It's been a while since my last entry. I haven't written anything, partly because I have nothing to write about - nothing new anyway. It's still the same old boring life, but much more boring now that there's no school to stimulate my mind. It's quite depressing having so much free time to think. There's nothing to distract myself with. And for the people who know me well enough, free time could lead me into some very odd thoughts indeed. Well, not really odd. More of melancholic in a sense. Sometimes I remind myself of Edgar Allan Poe, except that I don't drink. But inspiration pretty much comes the same way. Oh well, that's life.

So what have I come up with lately? Nothing important, I suppose.

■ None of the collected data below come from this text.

===== src/rtl/audio_ctl_pkg.sv =====
package audio_ctl_pkg;
    localparam int SAMPLE_W = 16;
    localparam int DATA_W   = 32;
    localparam int CADDR_W  = 7;

    typedef enum logic [2:0] {
        REG_PLAY   = 3'd0,
        REG_REC    = 3'd1,
        REG_STAT   = 3'd2,
        REG_FLUSH  = 3'd3,
        REG_CADDR  = 3'd4,
        REG_CRDATA = 3'd5,
        REG_CWDATA = 3'd6
    } reg_idx_e;

    typedef struct packed {
        logic rec_ovr;
        logic play_und;
        logic codec_rdy;
        logic acc_done;
        logic rec_empty;
        logic rec_full;
        logic play_half;
        logic play_full;
    } status_t;

    typedef struct packed {
        logic               rd;
        logic [CADDR_W-1:0] addr;
    } caddr_t;

    function automatic logic [DATA_W-1:0] widen(input logic [SAMPLE_W-1:0] s);
        return {{(DATA_W-SAMPLE_W){1'b0}}, s};
    endfunction
endpackage


===== src/rtl/sample_fifo.sv =====
module sample_fifo #(
    parameter int W     = 16,
    parameter int DEPTH = 32
) (
    input  logic                       clk,
    input  logic                       rst,
    input  logic                       flush,
    input  logic                       push,
    input  logic [W-1:0]               din,
    input  logic                       pop,
    output logic [W-1:0]               dout,
    output logic [$clog2(DEPTH+1)-1:0] count,
    output logic                       full,
    output logic                       empty
);
    localparam int AW = $clog2(DEPTH);
    localparam int CW = $clog2(DEPTH+1);

    logic [W-1:0]  mem [DEPTH];
    logic [AW-1:0] wr_ptr, rd_ptr;
    logic          push_ok, pop_ok;

    assign full    = (count == CW'(DEPTH));
    assign empty   = (count == '0);
    assign push_ok = push && !full;
    assign pop_ok  = pop && !empty;
    assign dout    = mem[rd_ptr];

    function automatic logic [AW-1:0] nxt(input logic [AW-1:0] p);
        return (p == AW'(DEPTH-1)) ? '0 : p + 1'b1;
    endfunction

    always_ff @(posedge clk) begin
        if (push_ok && !flush) mem[wr_ptr] <= din;
    end

    always_ff @(posedge clk) begin
        if (rst || flush) begin
            wr_ptr <= '0;
            rd_ptr <= '0;
            count  <= '0;
        end else begin
            if (push_ok) wr_ptr <= nxt(wr_ptr);
            if (pop_ok)  rd_ptr <= nxt(rd_ptr);
            case ({push_ok, pop_ok})
                2'b10:   count <= count + 1'b1;
                2'b01:   count <= count - 1'b1;
                default: count <= count;
            endcase
        end
    end
endmodule


===== src/rtl/codec_port.sv =====
module codec_port
    import audio_ctl_pkg::*;
(
    input  logic                clk,
    input  logic                rst,
    input  logic                launch,
    input  caddr_t              cmd,
    input  logic [SAMPLE_W-1:0] wdata_in,
    output logic                cdc_req,
    output caddr_t              cur_cmd,
    output logic [SAMPLE_W-1:0] cdc_wdata,
    input  logic                cdc_done,
    input  logic [SAMPLE_W-1:0] cdc_rdata,
    output logic [SAMPLE_W-1:0] rd_data,
    output logic                finished
);
    always_ff @(posedge clk) begin
        if (rst) begin
            cdc_req   <= 1'b0;
            cur_cmd   <= '0;
            cdc_wdata <= '0;
            rd_data   <= '0;
            finished  <= 1'b0;
        end else if (cdc_req) begin
            if (cdc_done) begin
                cdc_req  <= 1'b0;
                finished <= 1'b1;
                if (cur_cmd.rd) rd_data <= cdc_rdata;
            end
        end else if (launch) begin
            cdc_req   <= 1'b1;
            cur_cmd   <= cmd;
            cdc_wdata <= wdata_in;
            finished  <= 1'b0;
        end
    end
endmodule


===== src/rtl/audio_ctl_regs.sv =====
module audio_ctl_regs
    import audio_ctl_pkg::*;
#(
    parameter int DEPTH = 32
) (
    input  logic                clk,
    input  logic                rst,
    input  logic                bus_sel,
    input  logic                bus_wr,
    input  logic [4:0]          bus_addr,
    input  logic [DATA_W-1:0]   bus_wdata,
    output logic [DATA_W-1:0]   bus_rdata,
    input  logic                cdc_ready,
    output logic                cdc_req,
    output logic                cdc_rd,
    output logic [CADDR_W-1:0]  cdc_addr,
    output logic [SAMPLE_W-1:0] cdc_wdata,
    input  logic                cdc_done,
    input  logic [SAMPLE_W-1:0] cdc_rdata,
    input  logic                play_take,
    output logic [SAMPLE_W-1:0] play_sample,
    input  logic                rec_put,
    input  logic [SAMPLE_W-1:0] rec_sample,
    output logic                play_irq,
    output logic                rec_irq
);
    localparam int CW   = $clog2(DEPTH+1);
    localparam int HALF = DEPTH / 2;

    reg_idx_e            word;
    logic                wr_en, rd_en;
    logic                play_push, rec_pop, flush_play, flush_rec, launch;
    logic [SAMPLE_W-1:0] play_head, rec_head, cw_q, crd_q;
    logic [CW-1:0]       play_cnt, rec_cnt;
    logic                play_full, play_empty, rec_full, rec_empty;
    logic                und_q, ovr_q, acc_fin;
    caddr_t              cur_cmd;
    status_t             stat_w;

    assign word       = reg_idx_e'(bus_addr[4:2]);
    assign wr_en      = bus_sel && bus_wr;
    assign rd_en      = bus_sel && !bus_wr;
    assign play_push  = wr_en && word == REG_PLAY;
    assign rec_pop    = rd_en && word == REG_REC;
    assign flush_play = wr_en && word == REG_FLUSH && bus_wdata[0];
    assign flush_rec  = wr_en && word == REG_FLUSH && bus_wdata[1];
    assign launch     = wr_en && word == REG_CADDR;

    sample_fifo #(.W(SAMPLE_W), .DEPTH(DEPTH)) u_play (
        .clk(clk), .rst(rst), .flush(flush_play),
        .push(play_push), .din(bus_wdata[SAMPLE_W-1:0]),
        .pop(play_take), .dout(play_head), .count(play_cnt),
        .full(play_full), .empty(play_empty)
    );

    sample_fifo #(.W(SAMPLE_W), .DEPTH(DEPTH)) u_rec (
        .clk(clk), .rst(rst), .flush(flush_rec),
        .push(rec_put), .din(rec_sample),
        .pop(rec_pop), .dout(rec_head), .count(rec_cnt),
        .full(rec_full), .empty(rec_empty)
    );

    codec_port u_codec (
        .clk(clk), .rst(rst), .launch(launch),
        .cmd(caddr_t'(bus_wdata[CADDR_W:0])), .wdata_in(cw_q),
        .cdc_req(cdc_req), .cur_cmd(cur_cmd), .cdc_wdata(cdc_wdata),
        .cdc_done(cdc_done), .cdc_rdata(cdc_rdata),
        .rd_data(crd_q), .finished(acc_fin)
    );

    assign cdc_rd   = cur_cmd.rd;
    assign cdc_addr = cur_cmd.addr;

    always_ff @(posedge clk) begin
        if (rst) begin
            cw_q  <= '0;
            und_q <= 1'b0;
            ovr_q <= 1'b0;
        end else begin
            if (wr_en && word == REG_CWDATA) cw_q <= bus_wdata[SAMPLE_W-1:0];
            if (flush_play)                  und_q <= 1'b0;
            else if (play_take && play_empty) und_q <= 1'b1;
            if (flush_rec)                   ovr_q <= 1'b0;
            else if (rec_put && rec_full)    ovr_q <= 1'b1;
        end
    end

    always_comb begin
        stat_w.rec_ovr   = ovr_q;
        stat_w.play_und  = und_q;
        stat_w.codec_rdy = cdc_ready;
        stat_w.acc_done  = acc_fin;
        stat_w.rec_empty = rec_empty;
        stat_w.rec_full  = rec_full;
        stat_w.play_half = (play_cnt <= CW'(HALF));
        stat_w.play_full = play_full;
    end

    assign play_sample = play_empty ? '0 : play_head;
    assign play_irq    = stat_w.play_half;
    assign rec_irq     = (rec_cnt >= CW'(HALF));

    always_comb begin
        bus_rdata = '0;
        if (rd_en) begin
            case (word)
                REG_REC:    bus_rdata = rec_empty ? '0 : widen(rec_head);
                REG_STAT:   bus_rdata = {{(DATA_W-8){1'b0}}, stat_w};
                REG_CADDR:  bus_rdata = {{(DATA_W-CADDR_W-1){1'b0}}, cur_cmd};
                REG_CRDATA: bus_rdata = widen(crd_q);
                REG_CWDATA: bus_rdata = widen(cw_q);
                default:    bus_rdata = '0;
            endcase
        end
    end
endmodule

I just got very fond of what Frodo said towards the end of the movie, Return of the King. It's what I wrote at the start of this whole entry. I really couldn't agree more with what he said then. I guess a lot of people would. Maybe its the sentiment of regret.. maybe. It's something we ask ourselves at some point in our lives. I've asked myself a similar question countless times over the years, and I doubt if I'll ever stop asking myself that in the future. But now at least I have an answer, even if it still isn't a complete one. My answer? You just do. Call it Will or a certain drive to live and move on, anything. No matter how difficult times might get, people move forward. Some just take a longer time in doing so. I guess its because you know that there really is no going back. Maybe it's the lack of choices that drive people forward. It isn't a complete answer yet, and it may still change. But for now, I think it would do. For now anyway. We'll see what happens in the future.

Sunday, March 20, 2005

Just Incase..

Just incase I don't get the chance, well, there are only three things I want to say: Thank you, Sorry, and Goodbye.

Thank you to the people who made a difference in my life. There are a lot of things I should be grateful for, and for those I'm very thankful. Thank you.

I'm sorry to anyone who might have taken offense for anything I've said or done. If I had meant it, then I must apologize sincerely. I might have meant it then, but I don't hold on to those things. If on the other hand it was by accident, or I didn't know, then I must apologize more so, for I cannot blame my ignorance for the wrong things I did. I'm Sorry.

And goodbye? Well, I don't really know why.. but it seems an apt thing to say.

I've said these words just incase.. Life is too short to leave things that could be done today for tomorrow. What if tomorrow never arrives? So just incase..

Friday, March 18, 2005

Endings

Today is the day I end the 2nd sem, officially. It is finished. And as such, I feel like writing something. Anything actually, just to celebrate the liberation of my mind from the chains of Stat, Java, and the like. And seeing as this is the last day of 2nd sem for me, let me write something about endings.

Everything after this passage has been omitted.